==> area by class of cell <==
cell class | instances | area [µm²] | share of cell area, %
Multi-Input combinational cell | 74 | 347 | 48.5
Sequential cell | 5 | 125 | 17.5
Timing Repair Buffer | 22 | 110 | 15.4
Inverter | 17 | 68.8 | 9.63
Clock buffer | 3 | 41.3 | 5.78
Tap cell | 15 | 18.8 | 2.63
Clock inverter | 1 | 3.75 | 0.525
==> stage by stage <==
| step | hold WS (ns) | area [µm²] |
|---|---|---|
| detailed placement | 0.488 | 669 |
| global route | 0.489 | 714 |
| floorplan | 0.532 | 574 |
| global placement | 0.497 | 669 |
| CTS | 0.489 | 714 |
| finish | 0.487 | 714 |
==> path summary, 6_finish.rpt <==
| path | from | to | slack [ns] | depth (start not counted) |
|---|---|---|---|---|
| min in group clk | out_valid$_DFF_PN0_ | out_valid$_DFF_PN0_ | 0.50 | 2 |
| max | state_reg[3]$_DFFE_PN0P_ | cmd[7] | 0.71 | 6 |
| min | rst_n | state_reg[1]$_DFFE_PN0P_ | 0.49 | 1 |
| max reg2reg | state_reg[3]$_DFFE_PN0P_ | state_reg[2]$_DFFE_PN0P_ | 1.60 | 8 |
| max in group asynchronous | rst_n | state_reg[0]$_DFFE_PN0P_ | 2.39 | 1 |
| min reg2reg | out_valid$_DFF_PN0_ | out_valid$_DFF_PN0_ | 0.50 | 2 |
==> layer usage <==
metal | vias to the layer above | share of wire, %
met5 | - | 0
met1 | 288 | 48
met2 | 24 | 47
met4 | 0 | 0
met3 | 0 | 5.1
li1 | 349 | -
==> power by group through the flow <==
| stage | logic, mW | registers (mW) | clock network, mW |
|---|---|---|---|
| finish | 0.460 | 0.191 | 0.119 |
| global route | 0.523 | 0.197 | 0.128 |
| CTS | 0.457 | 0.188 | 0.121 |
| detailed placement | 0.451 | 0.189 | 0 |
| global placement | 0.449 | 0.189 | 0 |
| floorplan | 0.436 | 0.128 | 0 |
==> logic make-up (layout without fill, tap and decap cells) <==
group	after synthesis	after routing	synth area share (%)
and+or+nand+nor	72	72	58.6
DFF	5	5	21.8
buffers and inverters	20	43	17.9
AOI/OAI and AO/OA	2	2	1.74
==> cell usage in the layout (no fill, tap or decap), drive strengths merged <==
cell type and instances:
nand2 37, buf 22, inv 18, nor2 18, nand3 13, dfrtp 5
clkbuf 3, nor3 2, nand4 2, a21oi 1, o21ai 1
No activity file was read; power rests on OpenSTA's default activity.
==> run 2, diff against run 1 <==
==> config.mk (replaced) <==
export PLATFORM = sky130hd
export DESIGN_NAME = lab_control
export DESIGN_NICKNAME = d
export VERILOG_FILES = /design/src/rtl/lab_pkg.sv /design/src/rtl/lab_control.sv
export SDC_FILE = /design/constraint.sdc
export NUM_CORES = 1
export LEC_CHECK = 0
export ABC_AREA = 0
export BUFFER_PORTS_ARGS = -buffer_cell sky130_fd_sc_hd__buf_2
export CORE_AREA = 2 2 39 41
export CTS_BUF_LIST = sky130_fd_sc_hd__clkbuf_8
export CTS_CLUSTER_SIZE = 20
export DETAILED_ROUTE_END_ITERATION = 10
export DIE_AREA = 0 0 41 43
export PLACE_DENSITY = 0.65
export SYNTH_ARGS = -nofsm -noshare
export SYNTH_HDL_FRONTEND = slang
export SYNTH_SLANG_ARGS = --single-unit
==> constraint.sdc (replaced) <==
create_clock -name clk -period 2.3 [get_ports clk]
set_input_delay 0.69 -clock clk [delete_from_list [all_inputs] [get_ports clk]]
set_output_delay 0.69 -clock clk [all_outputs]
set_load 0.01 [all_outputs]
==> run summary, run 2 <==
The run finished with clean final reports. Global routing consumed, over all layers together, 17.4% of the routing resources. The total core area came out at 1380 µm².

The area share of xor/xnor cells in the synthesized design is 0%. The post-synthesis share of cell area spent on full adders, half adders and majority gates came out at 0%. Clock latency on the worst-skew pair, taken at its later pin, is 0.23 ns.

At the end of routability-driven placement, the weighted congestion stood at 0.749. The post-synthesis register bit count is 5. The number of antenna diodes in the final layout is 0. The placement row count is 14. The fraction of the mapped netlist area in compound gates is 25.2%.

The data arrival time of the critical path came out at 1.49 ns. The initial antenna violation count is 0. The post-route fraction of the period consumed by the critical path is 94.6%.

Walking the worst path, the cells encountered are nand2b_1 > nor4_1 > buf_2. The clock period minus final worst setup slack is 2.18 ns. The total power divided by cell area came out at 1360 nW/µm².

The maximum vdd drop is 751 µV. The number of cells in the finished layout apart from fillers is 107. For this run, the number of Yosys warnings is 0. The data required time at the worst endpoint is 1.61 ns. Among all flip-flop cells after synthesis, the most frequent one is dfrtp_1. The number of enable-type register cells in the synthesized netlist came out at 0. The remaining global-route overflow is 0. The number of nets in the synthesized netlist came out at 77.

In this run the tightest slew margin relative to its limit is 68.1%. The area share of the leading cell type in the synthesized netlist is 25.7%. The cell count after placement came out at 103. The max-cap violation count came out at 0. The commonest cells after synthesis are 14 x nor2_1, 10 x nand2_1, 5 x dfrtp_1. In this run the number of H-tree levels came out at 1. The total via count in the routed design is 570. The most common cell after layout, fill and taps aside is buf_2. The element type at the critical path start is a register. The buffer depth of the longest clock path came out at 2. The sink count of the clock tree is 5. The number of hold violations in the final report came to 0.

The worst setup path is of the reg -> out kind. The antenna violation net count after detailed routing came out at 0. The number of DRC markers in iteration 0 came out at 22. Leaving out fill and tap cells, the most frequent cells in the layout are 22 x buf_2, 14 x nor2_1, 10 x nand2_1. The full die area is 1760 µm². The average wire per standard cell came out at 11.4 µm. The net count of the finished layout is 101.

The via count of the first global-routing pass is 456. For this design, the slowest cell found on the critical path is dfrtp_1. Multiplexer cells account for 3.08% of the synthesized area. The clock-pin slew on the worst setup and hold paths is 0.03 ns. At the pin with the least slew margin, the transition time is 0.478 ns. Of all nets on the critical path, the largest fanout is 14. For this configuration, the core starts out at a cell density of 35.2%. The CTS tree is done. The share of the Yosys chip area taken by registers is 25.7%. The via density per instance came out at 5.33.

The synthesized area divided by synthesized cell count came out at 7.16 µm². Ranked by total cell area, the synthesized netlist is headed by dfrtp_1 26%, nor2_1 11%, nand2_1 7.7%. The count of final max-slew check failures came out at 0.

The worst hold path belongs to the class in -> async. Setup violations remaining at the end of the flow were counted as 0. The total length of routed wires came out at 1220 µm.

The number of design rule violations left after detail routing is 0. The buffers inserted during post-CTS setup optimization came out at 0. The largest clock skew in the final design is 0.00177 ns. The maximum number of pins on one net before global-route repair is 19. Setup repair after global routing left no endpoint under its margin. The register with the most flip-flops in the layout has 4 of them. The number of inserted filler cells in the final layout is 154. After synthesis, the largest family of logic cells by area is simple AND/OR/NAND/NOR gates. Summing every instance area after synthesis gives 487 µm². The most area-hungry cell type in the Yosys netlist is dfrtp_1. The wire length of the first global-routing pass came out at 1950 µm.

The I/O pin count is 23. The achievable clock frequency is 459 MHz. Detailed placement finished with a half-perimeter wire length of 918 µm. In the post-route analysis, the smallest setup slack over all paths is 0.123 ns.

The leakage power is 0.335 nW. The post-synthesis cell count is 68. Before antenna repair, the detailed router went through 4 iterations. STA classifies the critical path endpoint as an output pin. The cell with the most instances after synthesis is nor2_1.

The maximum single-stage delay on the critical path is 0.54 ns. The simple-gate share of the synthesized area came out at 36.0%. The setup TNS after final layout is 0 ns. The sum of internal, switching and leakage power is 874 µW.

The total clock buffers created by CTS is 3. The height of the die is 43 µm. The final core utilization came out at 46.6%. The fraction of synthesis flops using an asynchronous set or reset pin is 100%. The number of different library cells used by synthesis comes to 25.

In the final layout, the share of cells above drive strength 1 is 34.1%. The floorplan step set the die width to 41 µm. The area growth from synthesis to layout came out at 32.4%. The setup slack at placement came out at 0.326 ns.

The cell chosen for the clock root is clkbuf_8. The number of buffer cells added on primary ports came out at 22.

***

BRIEF: After locating the line with "nand2 37, buf" in the material above, return it and each line after it exactly, ending at the line with "export CTS_CLUSTER_SIZE = 20".

WRITTEN REPLY:
nand2 37, buf 22, inv 18, nor2 18, nand3 13, dfrtp 5
clkbuf 3, nor3 2, nand4 2, a21oi 1, o21ai 1
No activity file was read; power rests on OpenSTA's default activity.
==> run 2, diff against run 1 <==
==> config.mk (replaced) <==
export PLATFORM = sky130hd
export DESIGN_NAME = lab_control
export DESIGN_NICKNAME = d
export VERILOG_FILES = /design/src/rtl/lab_pkg.sv /design/src/rtl/lab_control.sv
export SDC_FILE = /design/constraint.sdc
export NUM_CORES = 1
export LEC_CHECK = 0
export ABC_AREA = 0
export BUFFER_PORTS_ARGS = -buffer_cell sky130_fd_sc_hd__buf_2
export CORE_AREA = 2 2 39 41
export CTS_BUF_LIST = sky130_fd_sc_hd__clkbuf_8
export CTS_CLUSTER_SIZE = 20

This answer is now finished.